▶ _Your task_
Return only those lines of the records below in which "rdata" appears.

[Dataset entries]
%%

[src/hdl/dft_sample_ram.sv]
`timescale 1ns/10ps
`include "dft_mem_cfg.svh"

module dft_sample_ram (
	input  logic                    clk,
	input  logic                    we,
	input  logic [`DFT_ADDR_W-1:0]  waddr,
	input  dft_sample_pkg::sample_t wdata,
	input  logic [`DFT_ADDR_W-1:0]  raddr,
	output dft_sample_pkg::sample_t rdata
);

	// One frame of samples, updated in place by every stage
	dft_sample_pkg::sample_t mem [0:(1 << `DFT_ADDR_W)-1];

	// Write port
	always_ff @(posedge clk) begin
		if (we) begin
			mem[waddr] <= wdata;
		end
	end

	// Registered read, data one cycle after the address
	always_ff @(posedge clk) begin
		rdata <= mem[raddr];
	end

endmodule

[src/hdl/dft_sink_ctrl.sv]
`timescale 1ns/10ps
`include "dft_mem_cfg.svh"

module dft_sink_ctrl (
	input  logic                       clk,
	input  logic                       rst_n,
	input  dft_plan_pkg::seq_state_t   state,
	input  dft_plan_pkg::cnt_t         n_points,
	input  dft_sample_pkg::in_beat_t   in_beat,
	output logic                       we,
	output logic [`DFT_ADDR_W-1:0]     waddr,
	output dft_sample_pkg::sample_t    wdata,
	output logic                       sink_done,
	output logic                       sink_timeout
);

	localparam int TO_W = $clog2(`DFT_SINK_TIMEOUT);
	localparam logic [TO_W-1:0] TO_LAST = TO_W'(`DFT_SINK_TIMEOUT - 1);

	dft_plan_pkg::cnt_t acc_cnt;
	logic [TO_W-1:0]    idle_cnt;
	logic               take;

	// The sop beat in IDLE is sample 0 and later beats stop at a full frame
	assign take = in_beat.valid &&
		((state == dft_plan_pkg::IDLE && in_beat.sop) ||
		 (state == dft_plan_pkg::SINK && acc_cnt < n_points));

	// ----------------------------------------
	// Beat register and write address
	// ----------------------------------------
	always_ff @(posedge clk) begin
		if (!rst_n) begin
			we      <= 1'b0;
			acc_cnt <= '0;
		end else begin
			we <= take;
			if (take) begin
				acc_cnt <= acc_cnt + dft_plan_pkg::cnt_t'(1);
			end else if (state != dft_plan_pkg::SINK || sink_timeout) begin
				// A dropped frame leaves no stale count for the next sop
				acc_cnt <= '0;
			end
		end
	end

	// Payload and address follow the accepted beat
	always_ff @(posedge clk) begin
		if (take) begin
			wdata <= in_beat.data;
			waddr <= acc_cnt[`DFT_ADDR_W-1:0];
		end
	end

	// Pulse on the N-th write
	assign sink_done = we && ({1'b0, waddr} == n_points - dft_plan_pkg::cnt_t'(1));

	// ----------------------------------------
	// Stall watchdog
	// ----------------------------------------
	always_ff @(posedge clk) begin
		if (!rst_n || take || state != dft_plan_pkg::SINK) begin
			idle_cnt <= '0;
		end else begin
			idle_cnt <= idle_cnt + TO_W'(1);
		end
	end

	assign sink_timeout = state == dft_plan_pkg::SINK && !take && idle_cnt == TO_LAST;

	// Sink writes never spill into the stage phases
	a_sink_write_in_sink: assert property (@(posedge clk) disable iff (!rst_n)
		we |-> state == dft_plan_pkg::SINK);

endmodule

[src/hdl/dft_source_ctrl.sv]
`timescale 1ns/10ps
`include "dft_mem_cfg.svh"

module dft_source_ctrl (
	input  logic                       clk,
	input  logic                       rst_n,
	input  dft_plan_pkg::seq_state_t   state,
	input  dft_plan_pkg::plan_t        plan,
	output logic [`DFT_ADDR_W-1:0]     raddr,
	input  dft_sample_pkg::sample_t    rdata,
	output dft_sample_pkg::out_beat_t  out_beat,
	output logic                       src_done
);

	localparam int AW = `DFT_ADDR_W;

	logic [2:0]         r0;
	logic [2:0]         r1;
	dft_plan_pkg::cnt_t w0;
	dft_plan_pkg::cnt_t w1;
	logic [2:0]         d0;
	logic [2:0]         d1;
	logic [2:0]         d2;
	logic [AW-1:0]      a0;
	logic [AW-1:0]      a1;
	dft_plan_pkg::cnt_t pt;
	logic               pt_last;
	logic               fin;
	logic               src_en;

	// Digit radices and address weights N/f0 and N/(f0*f1)
	assign r0 = dft_plan_pkg::eff_factor(plan, 0);
	assign r1 = dft_plan_pkg::eff_factor(plan, 1);
	assign w0 = dft_plan_pkg::stage_stride(plan, 0);
	assign w1 = dft_plan_pkg::stage_stride(plan, 1);

	assign pt_last = pt == plan.n_points - dft_plan_pkg::cnt_t'(1);
	assign src_en  = state == dft_plan_pkg::SOURCE && !fin;
	// d2 has weight 1
	assign raddr   = a0 + a1 + AW'(d2);

	// ----------------------------------------
	// Mixed-radix odometer, d0 fastest
	// ----------------------------------------
	always_ff @(posedge clk) begin
		if (!rst_n || state != dft_plan_pkg::SOURCE) begin
			d0  <= '0;
			d1  <= '0;
			d2  <= '0;
			a0  <= '0;
			a1  <= '0;
			pt  <= '0;
			fin <= 1'b0;
		end else if (src_en) begin
			pt  <= pt + dft_plan_pkg::cnt_t'(1);
			fin <= pt_last;
			if (d0 != r0 - 3'd1) begin
				d0 <= d0 + 3'd1;
				a0 <= a0 + w0[AW-1:0];
			end else begin
				d0 <= '0;
				a0 <= '0;
				if (d1 != r1 - 3'd1) begin
					d1 <= d1 + 3'd1;
					a1 <= a1 + w1[AW-1:0];
				end else begin
					// Top digit never wraps inside one frame
					d1 <= '0;
					a1 <= '0;
					d2 <= d2 + 3'd1;
				end
			end
		end
	end

	// ----------------------------------------
	// Flags delayed two cycles to meet the data
	// ----------------------------------------
	logic                    v1;
	logic                    s1;
	logic                    e1;
	logic                    out_vld;
	logic                    out_sop;
	logic                    out_eop;
	dft_sample_pkg::sample_t out_data;

	always_ff @(posedge clk) begin
		if (!rst_n) begin
			v1      <= 1'b0;
			s1      <= 1'b0;
			e1      <= 1'b0;
			out_vld <= 1'b0;
			out_sop <= 1'b0;
			out_eop <= 1'b0;
		end else begin
			v1      <= src_en;
			s1      <= src_en && pt == '0;
			e1      <= src_en && pt_last;
			out_vld <= v1;
			out_sop <= s1;
			out_eop <= e1;
		end
	end

	// Output sample register after the RAM read register
	always_ff @(posedge clk) begin
		out_data <= rdata;
	end

	assign out_beat = '{valid: out_vld, sop: out_sop, eop: out_eop, data: out_data};
	assign src_done = out_vld && out_eop;

endmodule

[src/hdl/dft_stage_reader.sv]
`timescale 1ns/10ps
`include "dft_mem_cfg.svh"

module dft_stage_reader (
	input  logic                       clk,
	input  logic                       rst_n,
	input  dft_plan_pkg::seq_state_t   state,
	input  dft_plan_pkg::plan_t        plan,
	input  logic [1:0]                 stage,
	output logic [`DFT_ADDR_W-1:0]     raddr,
	input  dft_sample_pkg::sample_t    rdata,
	output dft_sample_pkg::grp_beat_t  to_core,
	output logic                       rd_done
);

	localparam int AW = `DFT_ADDR_W;

	logic [2:0]         fs;
	dft_plan_pkg::cnt_t stride;
	logic [2:0]         k;
	dft_plan_pkg::cnt_t j;
	logic [AW-1:0]      base;
	logic [AW-1:0]      addr;
	dft_plan_pkg::cnt_t pt;
	logic               pt_last;
	logic               fin;
	logic               rd_en;

	// Radix and stride of this stage
	assign fs     = plan.factor[stage];
	assign stride = dft_plan_pkg::stage_stride(plan, int'(stage));

	assign pt_last = pt == plan.n_points - dft_plan_pkg::cnt_t'(1);
	assign rd_en   = state == dft_plan_pkg::READ && !fin;
	assign raddr   = addr;

	// ----------------------------------------
	// Group address counters
	// ----------------------------------------
	// k inner, j across groups of one block, blocks follow
	always_ff @(posedge clk) begin
		if (!rst_n || state != dft_plan_pkg::READ || (rd_en && pt_last)) begin
			k    <= '0;
			j    <= '0;
			base <= '0;
			addr <= '0;
			pt   <= '0;
		end else if (rd_en) begin
			pt <= pt + dft_plan_pkg::cnt_t'(1);
			if (k != fs - 3'd1) begin
				k    <= k + 3'd1;
				addr <= addr + stride[AW-1:0];
			end else begin
				k <= '0;
				if (j != stride - dft_plan_pkg::cnt_t'(1)) begin
					// Next group in the same block
					j    <= j + dft_plan_pkg::cnt_t'(1);
					base <= base + AW'(1);
					addr <= base + AW'(1);
				end else begin
					// Next block starts right after the last point
					j    <= '0;
					base <= addr + AW'(1);
					addr <= addr + AW'(1);
				end
			end
		end
	end

	// Stop issuing once N addresses went out
	always_ff @(posedge clk) begin
		if (!rst_n || state != dft_plan_pkg::READ) begin
			fin <= 1'b0;
		end else if (rd_en && pt_last) begin
			fin <= 1'b1;
		end
	end

	// ----------------------------------------
	// Tags aligned with the RAM latency
	// ----------------------------------------
	logic       tag_vld;
	logic       tag_first;
	logic       tag_last;
	logic [2:0] tag_radix;
	logic       tag_end;

	always_ff @(posedge clk) begin
		if (!rst_n) begin
			tag_vld   <= 1'b0;
			tag_first <= 1'b0;
			tag_last  <= 1'b0;
			tag_radix <= '0;
			tag_end   <= 1'b0;
		end else begin
			tag_vld   <= rd_en;
			tag_first <= rd_en && k == 3'd0;
			tag_last  <= rd_en && k == fs - 3'd1;
			tag_radix <= fs;
			tag_end   <= rd_en && pt_last;
		end
	end

	assign to_core = '{valid: tag_vld, first: tag_first, last: tag_last,
		radix: tag_radix, data: rdata};
	assign rd_done = tag_vld && tag_end;

	// Read addresses stay inside the captured frame
	a_raddr_in_frame: assert property (@(posedge clk) disable iff (!rst_n)
		rd_en |-> {1'b0, raddr} < plan.n_points);

endmodule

%%

▶ _Exercise output_
	output dft_sample_pkg::sample_t rdata
		rdata <= mem[raddr];
	input  dft_sample_pkg::sample_t    rdata,
		out_data <= rdata;
	input  dft_sample_pkg::sample_t    rdata,
		radix: tag_radix, data: rdata};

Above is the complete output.